Lucas 12, 32-48

Agosto 11, 2013 - 12:00 a.m. Por: Arquidiócesis de Cali

En un mundo de ambiciones y egoísmos, de negocios turbios y deshonestos, de codicia e infidelidades, Jesús nos sorprende al decirnos que hagamos un tesoro inagotable en el cielo, en donde no hay peligro a pérdida, quiebras o robos.¿Cómo atesorar en el cielo? Ejerciendo nuestras responsabilidades no en función propia sino en bien de los demás. Todo lo que damos de tiempo, de vida, de conocimiento, de bienes, de amor, se eterniza, se atesora. Esto exige una mirada distinta de la vida, del trabajo, del ejercicio de la profesión, de la relación con los demás. Somos administradores, nos dice Jesús. Un administrador no puede vivir en función de sí mismo; se le han encomendado unas responsabilidades para llevar adelante una misión, la misión de “dar a los demás la ración a su tiempo”, es la preocupación por el bien común, por el bien de todos; y de un administrador lo que se espera es que sea fiel. Ay del administrador que se aprovecha de su cargo para bien propio, pues cuando se le pida cuentas, dice Jesús, si ha sido infiel, serán implacables con él. Cuando pienso en esto, veo con más claridad que no somos dueños sino administradores. Esta verdad cambia el enfoque del manejo de la vida, con todo lo que ella nos ha regalado.Al que mucho se le da, mucho se le exigirá.

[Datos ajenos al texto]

==> config.mk <==
export PLATFORM = sky130hd
export DESIGN_NAME = link_ilv_top
export DESIGN_NICKNAME = d
export VERILOG_FILES = /design/src/rtl/link_ilv_pkg.sv /design/src/rtl/link_ilv_seq.sv /design/src/rtl/link_ilv_mux.sv /design/src/rtl/link_ilv_top.sv
export SDC_FILE = /design/constraint.sdc
export NUM_CORES = 1
export LEC_CHECK = 0
export ABC_CLOCK_PERIOD_IN_PS = 6200
export BUFFER_PORTS_ARGS = -buffer_cell sky130_fd_sc_hd__buf_4
export CAP_MARGIN = 20
export CORE_ASPECT_RATIO = 1.4
export CORE_UTILIZATION = 25
export DETAILED_ROUTE_END_ITERATION = 6
export RECOVER_POWER = 100
export SETUP_SLACK_MARGIN = 0.1
export SKIP_CTS_REPAIR_TIMING = 1
export SLEW_MARGIN = 20
export SYNTH_ARGS = -nofsm -noshare
export SYNTH_HDL_FRONTEND = slang
export SYNTH_SLANG_ARGS = --single-unit
==> constraint.sdc <==
create_clock -name clk -period 6.2 [get_ports clk]
set_clock_uncertainty 0.15 [all_clocks]
set_input_delay 0.31 -clock clk [delete_from_list [all_inputs] [get_ports clk]]
set_output_delay 0.31 -clock clk [all_outputs]
set_load 0.01 [all_outputs]
==> src/rtl/link_ilv_pkg.sv <==
// Shared constants and types for the five-source link interleaver.
// Assumes a fixed nine-step round: four full-word sources, one half-word source.
package link_ilv_pkg;
    localparam int WORD_W = 40;
    localparam int HALF_W = 20;
    localparam int N_SRC  = 5;
    localparam int N_SLOT = 9;
    localparam int SRC_W  = $clog2(N_SRC);
    localparam int STEP_W = $clog2(N_SLOT);

    localparam logic [HALF_W-1:0] CODE_SOH = 20'h00001;
    localparam logic [HALF_W-1:0] CODE_SOD = 20'h00002;
    localparam logic [HALF_W-1:0] CODE_EOD = 20'h00003;

    typedef enum logic [2:0] {
        PH_IDLE, PH_SOH, PH_HDR, PH_SOD, PH_DATA, PH_EOD
    } phase_t;

    typedef enum logic [1:0] {
        EMIT_NONE, EMIT_CODE, EMIT_LO, EMIT_HI
    } emit_t;
endpackage

==> src/rtl/link_ilv_seq.sv <==
// Transfer sequencer: walks start-of-header, header words, start-of-data,
// the nine-step data rounds and end-of-data, and tells the word path what to
// emit each cycle. Assumes N_ROUNDS >= 1 and N_HDR >= 1; dav_i gates only
// header and data steps, control words never wait.
module link_ilv_seq
    import link_ilv_pkg::*;
#(
    parameter int N_ROUNDS = 4,
    parameter int N_HDR    = 3
) (
    input  logic              clk,
    input  logic              rst_n,
    input  logic              start_i,
    input  logic              stop_i,
    input  logic              dav_i,
    output emit_t             emit_o,
    output logic [HALF_W-1:0] code_o,
    output logic [SRC_W-1:0]  src_o,
    output logic              first_o
);
    localparam int RND_W = (N_ROUNDS > 1) ? $clog2(N_ROUNDS) : 1;
    localparam int HDR_W = (N_HDR > 1) ? $clog2(N_HDR) : 1;
    localparam logic [STEP_W-1:0] LAST_STEP = STEP_W'(N_SLOT - 1);
    localparam logic [RND_W-1:0]  LAST_RND  = RND_W'(N_ROUNDS - 1);
    localparam logic [HDR_W-1:0]  LAST_HDR  = HDR_W'(N_HDR - 1);

    phase_t            phase_q, phase_d;
    logic [STEP_W-1:0] step_q, step_d;
    logic [RND_W-1:0]  rnd_q, rnd_d;
    logic [HDR_W-1:0]  hdr_q, hdr_d;
    logic              half_q, half_d;
    logic              stop_q, stop_d;
    logic              end_round;

    // A round closes the transfer when it is the last one or a stop is pending.
    assign end_round = stop_q || stop_i || (rnd_q == LAST_RND);

    // Next-state and per-cycle emission decision.
    always_comb begin
        phase_d = phase_q;
        step_d  = step_q;
        rnd_d   = rnd_q;
        hdr_d   = hdr_q;
        half_d  = half_q;
        stop_d  = stop_q;
        emit_o  = EMIT_NONE;
        code_o  = '0;
        src_o   = '0;
        first_o = 1'b0;
        if (phase_q != PH_IDLE && stop_i) begin
            stop_d = 1'b1;
        end
        case (phase_q)
            PH_IDLE: begin
                if (start_i) begin
                    phase_d = PH_SOH;
                end
            end
            PH_SOH: begin
                emit_o  = EMIT_CODE;
                code_o  = CODE_SOH;
                phase_d = PH_HDR;
                hdr_d   = '0;
                half_d  = 1'b0;
            end
            PH_HDR: begin
                if (dav_i) begin
                    emit_o = half_q ? EMIT_HI : EMIT_LO;
                    half_d = ~half_q;
                    if (half_q) begin
                        if (hdr_q == LAST_HDR) begin
                            phase_d = PH_SOD;
                            hdr_d   = '0;
                        end else begin
                            hdr_d = hdr_q + 1'b1;
                        end
                    end
                end
            end
            PH_SOD: begin
                emit_o  = EMIT_CODE;
                code_o  = CODE_SOD;
                phase_d = PH_DATA;
                step_d  = '0;
                rnd_d   = '0;
            end
            PH_DATA: begin
                if (dav_i) begin
                    emit_o  = (step_q == LAST_STEP || !step_q[0]) ? EMIT_LO : EMIT_HI;
                    src_o   = SRC_W'(step_q >> 1);
                    first_o = (step_q == '0);
                    if (step_q == LAST_STEP) begin
                        step_d = '0;
                        if (end_round) begin
                            phase_d = PH_EOD;
                            rnd_d   = '0;
                        end else begin
                            rnd_d = rnd_q + 1'b1;
                        end
                    end else begin
                        step_d = step_q + 1'b1;
                    end
                end
            end
            PH_EOD: begin
                emit_o  = EMIT_CODE;
                code_o  = CODE_EOD;
                phase_d = PH_IDLE;
                stop_d  = 1'b0;
            end
            default: phase_d = PH_IDLE;
        endcase
    end

    // State registers with synchronous active-low reset.
    always_ff @(posedge clk) begin
        if (!rst_n) begin
            phase_q <= PH_IDLE;
            step_q  <= '0;
            rnd_q   <= '0;
            hdr_q   <= '0;
            half_q  <= 1'b0;
            stop_q  <= 1'b0;
        end else begin
            phase_q <= phase_d;
            step_q  <= step_d;
            rnd_q   <= rnd_d;
            hdr_q   <= hdr_d;
            half_q  <= half_d;
            stop_q  <= stop_d;
        end
    end

    // End-of-data is a single cycle, followed by idle.
    assert_eod_single_R8: assert property (@(posedge clk) disable iff (!rst_n)
        (phase_q == PH_EOD) |=> (phase_q == PH_IDLE));

    // Without dav_i the data schedule keeps its place.
    assert_stall_holds_R7: assert property (@(posedge clk) disable iff (!rst_n)
        (phase_q == PH_DATA && !dav_i) |=> (phase_q == PH_DATA && $stable(step_q) && $stable(rnd_q)));

    // Idle is left only through a start pulse; stop alone does nothing.
    assert_idle_needs_start_R9: assert property (@(posedge clk) disable iff (!rst_n)
        (phase_q == PH_IDLE && !start_i) |=> (phase_q == PH_IDLE));

    // The round counter never passes the configured number of rounds.
    assert_round_bound_R8: assert property (@(posedge clk) disable iff (!rst_n)
        (rnd_q <= LAST_RND) && (step_q <= LAST_STEP));
endmodule

==> src/rtl/link_ilv_mux.sv <==
// Word path: selects the scheduled source, issues its read strobe, splits
// its 40-bit word into halves and registers the link outputs. Assumes the
// sequencer requests a high half only right after that source's low half.
module link_ilv_mux
    import link_ilv_pkg::*;
(
    input  logic                    clk,
    input  logic                    rst_n,
    input  logic [N_SRC*WORD_W-1:0] src_word_i,
    input  emit_t                   emit_i,
    input  logic [HALF_W-1:0]       code_i,
    input  logic [SRC_W-1:0]        src_i,
    input  logic                    first_i,
    output logic [N_SRC-1:0]        src_rd_o,
    output logic [HALF_W-1:0]       link_data_o,
    output logic                    link_ctl_o,
    output logic                    link_valid_o,
    output logic                    round_sync_o
);
    logic [WORD_W-1:0] words [N_SRC];
    logic [WORD_W-1:0] sel_word;
    logic [HALF_W-1:0] hold_q;

    // Unpack the source ports and decode one read strobe per source.
    for (genvar k = 0; k < N_SRC; k++) begin : g_src
        assign words[k]    = src_word_i[k*WORD_W +: WORD_W];
        assign src_rd_o[k] = (emit_i == EMIT_LO) && (src_i == SRC_W'(k));
    end

    // Pick the word of the scheduled source.
    always_comb begin
        sel_word = '0;
        for (int k = 0; k < N_SRC; k++) begin
            if (src_i == SRC_W'(k)) begin
                sel_word = words[k];
            end
        end
    end

    // Keep the upper half for the following step; register the link word.
    always_ff @(posedge clk) begin
        if (!rst_n) begin
            hold_q       <= '0;
            link_data_o  <= '0;
            link_ctl_o   <= 1'b0;
            link_valid_o <= 1'b0;
            round_sync_o <= 1'b0;
        end else begin
            link_ctl_o   <= (emit_i == EMIT_CODE);
            link_valid_o <= (emit_i != EMIT_NONE);
            round_sync_o <= first_i;
            case (emit_i)
                EMIT_CODE: link_data_o <= code_i;
                EMIT_LO: begin
                    link_data_o <= sel_word[HALF_W-1:0];
                    hold_q      <= sel_word[WORD_W-1:HALF_W];
                end
                EMIT_HI:   link_data_o <= hold_q;
                default:   link_data_o <= '0;
            endcase
        end
    end

    // Only one source is read in any cycle.
    assert_strobe_onehot_R5: assert property (@(posedge clk) disable iff (!rst_n)
        $onehot0(src_rd_o));

    // Round sync marks a presented data word, never a control word.
    assert_sync_on_data_R6: assert property (@(posedge clk) disable iff (!rst_n)
        round_sync_o |-> (link_valid_o && !link_ctl_o));

    // A control flag without a presented word is illegal.
    assert_ctl_needs_valid_R10: assert property (@(posedge clk) disable iff (!rst_n)
        link_ctl_o |-> link_valid_o);

    // A read strobe is followed by a data word on the link.
    assert_strobe_then_word_R5: assert property (@(posedge clk) disable iff (!rst_n)
        (|src_rd_o) |=> (link_valid_o && !link_ctl_o));
endmodule

==> src/rtl/link_ilv_top.sv <==
// Top of the five-source link interleaver: joins the transfer sequencer
// and the word path. Assumes sources hold their word until their strobe.
module link_ilv_top
    import link_ilv_pkg::*;
#(
    parameter int N_ROUNDS = 4,
    parameter int N_HDR    = 3
) (
    input  logic                    clk,
    input  logic                    rst_n,
    input  logic                    start_i,
    input  logic                    stop_i,
    input  logic                    dav_i,
    input  logic [N_SRC*WORD_W-1:0] src_word_i,
    output logic [N_SRC-1:0]        src_rd_o,
    output logic [HALF_W-1:0]       link_data_o,
    output logic                    link_ctl_o,
    output logic                    link_valid_o,
    output logic                    round_sync_o
);
    emit_t             emit;
    logic [HALF_W-1:0] code;
    logic [SRC_W-1:0]  src_sel;
    logic              first;

    link_ilv_seq #(
        .N_ROUNDS(N_ROUNDS),
        .N_HDR   (N_HDR)
    ) seq_i (
        .clk    (clk),
        .rst_n  (rst_n),
        .start_i(start_i),
        .stop_i (stop_i),
        .dav_i  (dav_i),
        .emit_o (emit),
        .code_o (code),
        .src_o  (src_sel),
        .first_o(first)
    );

    link_ilv_mux mux_i (
        .clk         (clk),
        .rst_n       (rst_n),
        .src_word_i  (src_word_i),
        .emit_i      (emit),
        .code_i      (code),
        .src_i       (src_sel),
        .first_i     (first),
        .src_rd_o    (src_rd_o),
        .link_data_o (link_data_o),
        .link_ctl_o  (link_ctl_o),
        .link_valid_o(link_valid_o),
        .round_sync_o(round_sync_o)
    );
endmodule

# Yosys cells after proc, flatten, opt, wreduce, memory -nomap -nowiden

Cells that the tools add are included.

Flip-flop bits (word level): 56
Word-level logic and storage cells: 98
Output and inout port bits: 28

Bitwise logic cells: 2
Multiplexer cells: 35
Reduce and logical (&&, ||, !) cells: 25
Add/subtract/negate cells: 3
Equality and inequality tests: 22

Operators by type and width:

| kind                                                                  | number |
|---|---|
| 40-bit two-way mux                                                    | 5 |
| 20-bit case mux with 3 select lines                                   | 1 |
| 3-bit two-way mux                                                     | 9 |
| 2-bit two-way mux                                                     | 8 |
| 3-bit case mux with 5 select lines                                    | 1 |
| 3-bit by 2-bit equality test with 1-bit output, second input constant | 4 |
| 2-bit case mux with 3 select lines                                    | 2 |
| 3-bit equality test, second input constant                            | 3 |
| 3-bit AND reduction                                                   | 3 |
| 2-bit equality test, second input constant                            | 4 |
| 4-bit two-way mux                                                     | 2 |
| 2-bit by 1-bit != test with 1-bit output, second input constant       | 4 |
| 2-bit case mux with 2 select lines                                    | 2 |
| 4-bit case mux with 2 select lines                                    | 1 |
| 7-bit AND reduction                                                   | 1 |
| 3-bit by 1-bit equality test with 1-bit output, second input constant | 2 |
| 1-bit logical AND                                                     | 6 |
| 3-bit zero test                                                       | 2 |
| 2-bit != test, second input constant                                  | 3 |
| 2-bit nonzero test                                                    | 3 |
| 2-bit by 1-bit adder with 2-bit output, second input constant         | 2 |
| 4-bit by 1-bit adder with 4-bit output, second input constant         | 1 |
| 4-bit equality test, second input constant                            | 1 |
| 4-bit zero test                                                       | 1 |
| other kinds (10)                                                      | 16 |

# Logic depth before layout (Yosys ltp)

Depth after elaboration: 9
Depth in mapped cells: 9
Gate-level depth less buffers: 6

# By module

A second synthesis with hierarchy kept.

Cell total of the unflattened synthesis: 507
Area total of the unflattened synthesis: 4103.9 um2

By module, submodules not included:

| module       | area each (um2) | times used | cells each |
|---|---|---|---|
| link_ilv_mux | 3130.5          | 1          | 388 |
| link_ilv_seq | 973.4           | 1          | 119 |

# Worst setup path after synthesis

No wires, ideal clock.

Kind: register -> output
Start: register seq_i.step_q[1]
End: output port src_rd_o[2]
Data required time: 5.740 ns
Buffers on the path: 3
Path slack: 3.768 ns
Data arrival time: 1.972 ns
Stages on the path, launching flop included: 10
Path through: dfxtp_1 -> clkinv_1 -> clkbuf_1 -> ha_1 -> nand3b_1 -> a221oi_2 -> buf_4 -> buf_4 -> nand2_1 -> nor2_1

Word-level cells in the longest chain between the ends: 7
Elaborated cells on any way between the ends: 10

Ends and longest elaborated chain:

| what                               | line                | text |
|---|---|---|
| start: declaration                 | link_ilv_seq.sv:28  | `logic [STEP_W-1:0] step_q, step_d;` |
| start signal: assignment           | link_ilv_seq.sv:126 | `step_q <= step_d;` |
| 4-bit equality test                | link_ilv_seq.sv:89  | `emit_o = (step_q == LAST_STEP \|\| !step_q[0]) ? EMIT_LO : EMIT_HI;` |
| 1-bit logical OR                   | link_ilv_seq.sv:89  |  |
| 1-bit two-way mux                  | link_ilv_seq.sv:89  |  |
| 2-bit two-way mux                  | link_ilv_seq.sv:88  | `if (dav_i) begin` |
| 2-bit case mux with 3 select lines | link_ilv_seq.sv:53  | `case (phase_q)` |
| 2-bit equality test                | link_ilv_mux.sv:27  | `assign src_rd_o[k] = (emit_i == EMIT_LO) && (src_i == SRC_W'(k));` |
| 1-bit logical AND (*)              | link_ilv_mux.sv:27  |  |
| end: declaration                   | link_ilv_top.sv:15  | `output logic [N_SRC-1:0] src_rd_o,` |

Every way passes the cells marked *; elsewhere a longest branch is shown, timed or not.

# Worst setup path after layout

Start: register seq_i.step_q[1]
End: register mux_i.link_data_o[4]

Word-level cells in the longest chain between the ends: 9
Elaborated cells on any way between the ends: 21

Ends and longest elaborated chain:

| what                                    | line               | text |
|---|---|---|
| 3-bit two-way mux                       | link_ilv_seq.sv:88 |  |
| 3-bit two-way mux                       | link_ilv_seq.sv:53 |  |
| 3-bit zero test                         | link_ilv_mux.sv:34 | `if (src_i == SRC_W'(k)) begin` |
| 40-bit two-way mux (5 in a row)         | link_ilv_mux.sv:34 |  |
| 20-bit case mux with 3 select lines (*) | link_ilv_mux.sv:52 | `case (emit_i)` |
| end signal: assignment                  | link_ilv_mux.sv:53 | `EMIT_CODE: link_data_o <= code_i;` |
| end signal: assignment                  | link_ilv_mux.sv:55 | `link_data_o <= sel_word[HALF_W-1:0];` |
| end signal: assignment                  | link_ilv_mux.sv:58 | `EMIT_HI: link_data_o <= hold_q;` |
| end: declaration                        | link_ilv_mux.sv:15 | `output logic [HALF_W-1:0] link_data_o,` |

Marked as above.
A chain may end at the register's enable or synchronous reset.

==> flow_summary.yaml <==
status:
  status: "finished clean"
worst_hold_path:
  min-delay-start: "stop_i"
  hold_depth: 3
  min_to: "seq_i.stop_q"
  hold_path.class: "primary input to register"
grt:
  grt_pass1_vias: 5243
  antenna_found_initial: 0
  grt_max_degree: 64
  overflow: 0
  grt_usage_pct: 19.89
  grt_pass1_wl_um: 28850
floorplan:
  start_util_pct: 25.67
  dieArea_um2: 19030
  num_io_pins: 233
  die_w_um: 116.9
  row_count: 58
  core-area_um2: 18000
  die_h_um: 162.8
clock_network:
  clock-sinks: 56
  cts.clk_slew.worst_paths_ns: 0.08
  cts_buffers: 5
  cts_tree: "yes"
  clock_path_buffers: 2
  htree_levels: 2
  root_buffer: "clkbuf_16"
  clock_latency_ns: 0.30
timing:
  drv_slew: 0
  setup_viol: 0
  hold_viol: 0
  rsz0062_at_grt: "no"
  fin_crit_ns: 4.644
  relSlewSlack_pct: 4.889
  tightest_slew_ns: 1.425
  period_share_pct: 74.90
  fin_ws_ns: 1.556
  timing.fmax_mhz: 215.3
  fin_setup_tns_ns: 0
logic_synthesis:
  synth-simple-area-share_pct: 23.08
  synth-adder-area-share_pct: 0.8126
  synth_flop_cell: "dfxtp_1"
  ys_seq_elements: 56
  ys_warn_count: 0
  ys_seq_area_share_pct: 24.27
  synth-xor-area-share_pct: 0.1896
  async_flop_share_pct: 0
  syn_inst: 614
  synth_top_family_by_area: "compound AO/OA/AOI/OAI gates"
  synth_mux_area_share_pct: 4.740
  syn-num-nets: 822
  synth_cell_types: 60
  synth_compound_area_share_pct: 37.08
  synth_area_um2: 4619
  synth_edf_count: 0
  syn_avg_cell_area_um2: 7.524
place:
  place_hpwl_um: 14810
  dpl-instance-area_um2: 6445
  portBuffers: 232
  finalWeightedCongestion: 0.8338
  dp_slack_ns: 2.853
route:
  vias: 5539
  wl_um: 19620
  via_per_inst: 5.378
  wl_per_cell_um: 19.05
  first_pass_iters: 5
  ant_nets: 0
  first_iter_violations: 549
  post-route-drc-count: 0
layout:
  final_area_um2: 6466
  utilization_pct: 35.93
  fill_cells: 1965
  n_antenna_cell: 0
  layout-drive-gt1-share_pct: 29.75
  syn_to_final_growth_pct: 39.98
  nets: 997
critical_path:
  r2r-start: "seq_i.step_q[1]"
  path_class: "register to register"
  worstPathMaxFanout: 36
  crit_arrival_ns: 4.72
  required_ns: 6.27
  ff2ff_path_depth: 6
  start_kind: "register"
  r2r_end: "mux_i.link_data_o[4]"
  end_kind: "register"
  r2r_slack_ns: 1.56
job:
  cap_violations: 0
power:
  ir_drop_mv: 0.09982
  p_leak_nw: 2.450
  power_density_nw_per_um2: 150.2
## cells in the mapped netlist (14+ instances only)
| library cell | count | area, um2 |
|---|---|---|
| a211o_1 | 17 | 148.9 |
| a21oi_1 | 28 | 140.1 |
| buf_2 | 21 | 105.1 |
| clkbuf_1 | 40 | 150.1 |
| dfxtp_1 | 56 | 1121 |
| inv_1 | 37 | 138.9 |
| mux2i_1 | 14 | 140.1 |
| nand2_1 | 44 | 165.2 |
| nand2b_1 | 25 | 156.4 |
| nand3_1 | 26 | 130.1 |
| nand4b_1 | 16 | 140.1 |
| nor3_1 | 19 | 95.09 |
| o2111ai_1 | 18 | 157.7 |
| o211ai_1 | 31 | 232.7 |
| o21ai_0 | 47 | 235.2 |
| o22ai_1 | 14 | 87.58 |
| o2bb2ai_1 | 15 | 131.4 |
## stage by stage
step                      instances  total power, W  hold slack (ns)
final                          1030       0.0009710           0.1164
after global routing           1030        0.001015           0.1418
after CTS                      1030       0.0009848           0.1116
after detailed placement       1022       0.0006889           0.2994
after global placement         1022       0.0006874           0.2927
after floorplan                 614       0.0005393           0.2772
## where the power goes
group / internal [W] / switching, W / total (W)
logic: 0.000143 / 0.000126 / 0.000269
registers: 0.000375 / 0.0000292 / 0.000404
clock network: 0.000152 / 0.000146 / 0.000298
total: 0.000670 / 0.000301 / 0.000971
## critical path: stages, from the launching register on
cell,delay (ns)
dfxtp_1,1.27
clkinv_1,1.03
ha_1,0.51
and3b_1,0.24
o22ai_1,0.61
and2_0,0.57
o2bb2ai_1,0.18
## sequential cells by signal, indices dropped and copies added, names as in the netlist
name,flops
seq_i.phase_q,3
mux_i.link_valid_o,1
seq_i.stop_q,1
seq_i.rnd_q,2
seq_i.half_q,1
seq_i.hdr_q,2
seq_i.step_q,4
mux_i.round_sync_o,1
mux_i.link_data_o,20
mux_i.link_ctl_o,1
mux_i.hold_q,20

Quienes hemos tenido la fortuna de la educación, del conocimiento, de la cultura, quienes hemos sido privilegiados con la confianza depositada en nosotros para ejercer cargos de responsabilidad común, hemos recibido mucho y por tanto, tenemos que responder más exigentemente que otros. Que el Señor Jesús nos haga comprender lo transitorio del tiempo, lo banal de la gloria y del poder, lo efímero de las riquezas y de la fama, pero también comprendamos lo maravilloso de pasar la vida haciendo el bien a todos. Como decía Kalil Jibran : “Que el tiempo de dar sea tuyo y no de tus herederos”.